When Mozart moved to Vienna in 1781, and lodged for a time with the Weber family, he seems to have flirted with both Sophie and Constanze (the latter of whom he eventually courted and married). The incomplete Allegro in B flat KV 400, written by Mozart at this time, contains (in W. Dean Sutcliffe]'s words) "a self-contained melodic episode in G minor, with the names of Sophie and Costanze [sic] Weber inscribed above a pair of prolonged sigh figures." In a letter of 15 December 1781, Mozart described Sophie as "good-natured but feather-brained." In 1782, when Mozart and Constanze were married, she was the only Weber sister who was present at the ceremony.

When Mozart died in December 1791, 28-year-old Sophie, the last unmarried Weber daughter, lived with Cäcilia but was frequently present in the Mozart household during the composer’s brief but harrowing final illness and death, and helped Constanze care for her dying husband.

She was married on 7 January 1807 in Djakovar, Slavonia (today Đakovo in Croatia) to Jakob Haibel (1762–1826), a tenor singer, actor, and composer; he was the author of a successful Singspiel that was performed many times by the theatrical troupe of Emanuel Schikaneder. Haibel, who is said by some to have left his first wife for Sophie, was the cathedral choirmaster in Djakovar. Following Haibel's death in 1826, Sophie moved to Salzburg where Constanze, for the second time a widow, was living. After 1831 they were joined by their similarly widowed sister Aloysia, who died in 1839. The two younger sisters lived there together until Constanze's death in 1842.

Sophie outlived her younger nephew, Franz Xaver Wolfgang Mozart, by two years and died in Salzburg in 1846 at age 83.

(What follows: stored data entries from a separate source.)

**config.mk**
```make
export PLATFORM = sky130hd
export DESIGN_NAME = infix_tokenizer_flat
export DESIGN_NICKNAME = d
export VERILOG_FILES = /design/src/rtl/infix_tokenizer_if.sv /design/src/rtl/infix_tokenizer.sv /design/src/flat_wrapper.sv
export SDC_FILE = /design/constraint.sdc
export NUM_CORES = 1
export LEC_CHECK = 0
export BUFFER_PORTS_ARGS = -buffer_cell sky130_fd_sc_hd__clkbuf_2
export CELL_PAD_IN_SITES_DETAIL_PLACEMENT = 0
export CELL_PAD_IN_SITES_GLOBAL_PLACEMENT = 1
export CORE_MARGIN = 1
export CORE_UTILIZATION = 39
export DETAILED_ROUTE_END_ITERATION = 8
export PLACE_DENSITY_LB_ADDON = 0.25
export SLEW_MARGIN = 5
export SYNTH_ARGS = -nofsm -noshare
export SYNTH_HDL_FRONTEND = slang
export SYNTH_SLANG_ARGS = --single-unit
export TNS_END_PERCENT = 5
```
**constraint.sdc**
```tcl
create_clock -name CLK -period 2.6 [get_ports CLK]
set_input_delay 0.26 -clock CLK [delete_from_list [all_inputs] [get_ports CLK]]
set_output_delay 0.26 -clock CLK [all_outputs]
set_load 0.02 [all_outputs]
```
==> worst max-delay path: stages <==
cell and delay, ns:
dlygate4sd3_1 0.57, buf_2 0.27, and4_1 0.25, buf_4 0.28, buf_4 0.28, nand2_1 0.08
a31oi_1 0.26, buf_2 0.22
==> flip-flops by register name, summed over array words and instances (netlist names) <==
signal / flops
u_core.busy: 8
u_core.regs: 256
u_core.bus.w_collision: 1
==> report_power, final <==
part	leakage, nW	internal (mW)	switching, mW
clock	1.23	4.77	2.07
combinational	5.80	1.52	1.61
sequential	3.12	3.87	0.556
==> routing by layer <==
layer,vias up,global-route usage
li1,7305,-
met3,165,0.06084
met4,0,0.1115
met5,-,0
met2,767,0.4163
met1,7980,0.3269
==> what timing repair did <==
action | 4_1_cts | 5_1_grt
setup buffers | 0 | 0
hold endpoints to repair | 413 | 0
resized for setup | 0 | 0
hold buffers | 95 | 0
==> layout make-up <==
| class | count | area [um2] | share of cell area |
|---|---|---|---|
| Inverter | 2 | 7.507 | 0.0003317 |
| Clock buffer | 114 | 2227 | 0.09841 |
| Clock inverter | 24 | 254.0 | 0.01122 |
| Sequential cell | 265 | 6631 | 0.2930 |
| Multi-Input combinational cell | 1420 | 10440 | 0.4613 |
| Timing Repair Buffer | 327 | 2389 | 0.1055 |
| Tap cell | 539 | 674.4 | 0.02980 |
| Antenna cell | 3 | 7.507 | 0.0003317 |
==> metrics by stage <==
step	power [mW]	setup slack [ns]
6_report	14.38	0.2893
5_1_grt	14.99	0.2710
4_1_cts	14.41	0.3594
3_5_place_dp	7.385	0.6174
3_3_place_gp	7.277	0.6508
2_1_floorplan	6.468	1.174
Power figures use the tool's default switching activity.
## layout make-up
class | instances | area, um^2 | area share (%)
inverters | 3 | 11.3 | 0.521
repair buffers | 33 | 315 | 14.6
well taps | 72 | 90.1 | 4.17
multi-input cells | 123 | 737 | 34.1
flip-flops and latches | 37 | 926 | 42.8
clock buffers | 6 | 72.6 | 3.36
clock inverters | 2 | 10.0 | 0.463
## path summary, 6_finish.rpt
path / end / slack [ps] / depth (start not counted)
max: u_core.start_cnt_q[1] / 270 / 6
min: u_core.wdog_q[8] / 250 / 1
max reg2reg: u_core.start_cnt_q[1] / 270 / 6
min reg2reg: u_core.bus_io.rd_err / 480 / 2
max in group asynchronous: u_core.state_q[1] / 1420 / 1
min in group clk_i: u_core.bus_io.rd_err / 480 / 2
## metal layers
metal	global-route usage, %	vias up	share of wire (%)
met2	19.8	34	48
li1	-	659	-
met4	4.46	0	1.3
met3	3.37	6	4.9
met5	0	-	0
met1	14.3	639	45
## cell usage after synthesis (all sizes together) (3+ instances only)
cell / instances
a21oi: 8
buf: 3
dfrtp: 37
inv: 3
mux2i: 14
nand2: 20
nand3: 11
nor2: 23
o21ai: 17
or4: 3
[src/rtl/hwpf_prefetch_responder.sv]
// Target end of the HW-prefetcher dcache channel: queues CMO prefetches, filters duplicates/illegal ops,
// forwards to the miss engine and returns one response per request. Filter enabled by HWPF_PREFETCH_RSP_FILTER_EN.
module hwpf_prefetch_responder #(
  parameter int unsigned DEPTH          = 4,
  parameter int unsigned FILTER_ENTRIES = 8,
  parameter int unsigned NLINE_W        = 26,
  parameter int unsigned TID_W          = 6
) (
  input  logic               clk_i,
  input  logic               rst_ni,
  input  logic               req_valid_i,
  output logic               req_ready_o,
  input  logic [NLINE_W-1:0] req_nline_i,
  input  logic [3:0]         req_op_i,
  input  logic [2:0]         req_size_i,
  input  logic [TID_W-1:0]   req_tid_i,
  input  logic               req_need_rsp_i,
  output logic               mem_req_valid_o,
  input  logic               mem_req_ready_i,
  output logic [NLINE_W-1:0] mem_req_nline_o,
  output logic               rsp_valid_o,
  output logic [TID_W-1:0]   rsp_tid_o,
  output logic               rsp_error_o,
  input  logic               filter_clear_i,
  output logic               busy_o
);

  localparam int unsigned PTR_W        = $clog2(DEPTH);
  localparam logic [3:0]  OP_CMO       = 4'h2;
  localparam logic [2:0]  CMO_PREFETCH = 3'h1;

  function automatic logic is_legal(input logic [3:0] op, input logic [2:0] size);
    return (op == OP_CMO) && (size == CMO_PREFETCH);
  endfunction

  logic [NLINE_W-1:0] fifo_nline [DEPTH];
  logic [TID_W-1:0]   fifo_tid   [DEPTH];
  logic               fifo_need  [DEPTH];
  logic               fifo_err   [DEPTH];
  logic [PTR_W:0]     wptr_p0, rptr_p0;

  logic               full, empty, push, pop;
  logic               head_vld, head_illegal, head_hit, head_fwd, fwd_fire;
  logic [NLINE_W-1:0] head_nline;
  logic               filter_hit;

  logic               rsp_vld_p1;
  logic [TID_W-1:0]   rsp_tid_p1;
  logic               rsp_err_p1;

  // Stage p0: request FIFO and head-entry decision
  assign empty = (wptr_p0 == rptr_p0);
  assign full  = (wptr_p0[PTR_W] != rptr_p0[PTR_W]) &&
                 (wptr_p0[PTR_W-1:0] == rptr_p0[PTR_W-1:0]);
  assign push  = req_valid_i && !full;

  assign head_vld     = !empty;
  assign head_nline   = fifo_nline[rptr_p0[PTR_W-1:0]];
  assign head_illegal = head_vld && fifo_err[rptr_p0[PTR_W-1:0]];
  assign head_hit     = head_vld && !head_illegal && filter_hit;
  assign head_fwd     = head_vld && !head_illegal && !filter_hit;
  assign fwd_fire     = head_fwd && mem_req_ready_i;
  assign pop          = head_illegal || head_hit || fwd_fire;

  always_ff @(posedge clk_i) begin
    if (push) begin
      fifo_nline[wptr_p0[PTR_W-1:0]] <= req_nline_i;
      fifo_tid[wptr_p0[PTR_W-1:0]]   <= req_tid_i;
      fifo_need[wptr_p0[PTR_W-1:0]]  <= req_need_rsp_i;
      fifo_err[wptr_p0[PTR_W-1:0]]   <= !is_legal(req_op_i, req_size_i);
    end
  end

  always_ff @(posedge clk_i or negedge rst_ni) begin
    if (!rst_ni) begin
      wptr_p0 <= '0;
      rptr_p0 <= '0;
    end else begin
      if (push) wptr_p0 <= wptr_p0 + 1'b1;
      if (pop)  rptr_p0 <= rptr_p0 + 1'b1;
    end
  end

`ifdef HWPF_PREFETCH_RSP_FILTER_EN
  localparam int unsigned RR_W = (FILTER_ENTRIES > 1) ? $clog2(FILTER_ENTRIES) : 1;

  logic [NLINE_W-1:0]        flt_nline [FILTER_ENTRIES];
  logic [FILTER_ENTRIES-1:0] flt_vld;
  logic [RR_W-1:0]           flt_rr;

  always_comb begin
    filter_hit = 1'b0;
    for (int i = 0; i < FILTER_ENTRIES; i++) begin
      if (flt_vld[i] && (flt_nline[i] == head_nline)) filter_hit = 1'b1;
    end
  end

  always_ff @(posedge clk_i) begin
    if (fwd_fire) flt_nline[flt_rr] <= head_nline;
  end

  // A clear in the same cycle as an insert also drops the new entry
  always_ff @(posedge clk_i or negedge rst_ni) begin
    if (!rst_ni) begin
      flt_vld <= '0;
      flt_rr  <= '0;
    end else begin
      if (filter_clear_i)  flt_vld         <= '0;
      else if (fwd_fire)   flt_vld[flt_rr] <= 1'b1;
      if (fwd_fire) begin
        flt_rr <= (flt_rr == RR_W'(FILTER_ENTRIES - 1)) ? '0 : flt_rr + 1'b1;
      end
    end
  end
`else
  logic unused_filter_clear;
  assign filter_hit          = 1'b0;
  assign unused_filter_clear = filter_clear_i ^ (FILTER_ENTRIES == 0);
`endif

  // Stage p1: registered response, one cycle after the pop
  always_ff @(posedge clk_i or negedge rst_ni) begin
    if (!rst_ni) begin
      rsp_vld_p1 <= 1'b0;
      rsp_tid_p1 <= '0;
      rsp_err_p1 <= 1'b0;
    end else begin
      rsp_vld_p1 <= pop && fifo_need[rptr_p0[PTR_W-1:0]];
      rsp_tid_p1 <= (pop && fifo_need[rptr_p0[PTR_W-1:0]]) ? fifo_tid[rptr_p0[PTR_W-1:0]] : '0;
      rsp_err_p1 <= pop && fifo_need[rptr_p0[PTR_W-1:0]] && head_illegal;
    end
  end

  assign req_ready_o     = !full;
  assign mem_req_valid_o = head_fwd;
  assign mem_req_nline_o = head_fwd ? head_nline : '0;
  assign rsp_valid_o     = rsp_vld_p1;
  assign rsp_tid_o       = rsp_tid_p1;
  assign rsp_error_o     = rsp_err_p1;
  assign busy_o          = !empty || rsp_vld_p1;

endmodule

==Remembrances of Mozart==
Sophie's own remembrances of Mozart and his death, described by the Grove Dictionary author as "moving," come from a letter she wrote to Constanze's second husband Georg Nikolaus von Nissen, for the purpose of helping with the biography of Mozart that Nissen and Constanze were preparing. She was also interviewed by Vincent and Mary Novello in 1829 during the journey they undertook to gather information about Mozart. For some of her remembrances, see Death of Mozart.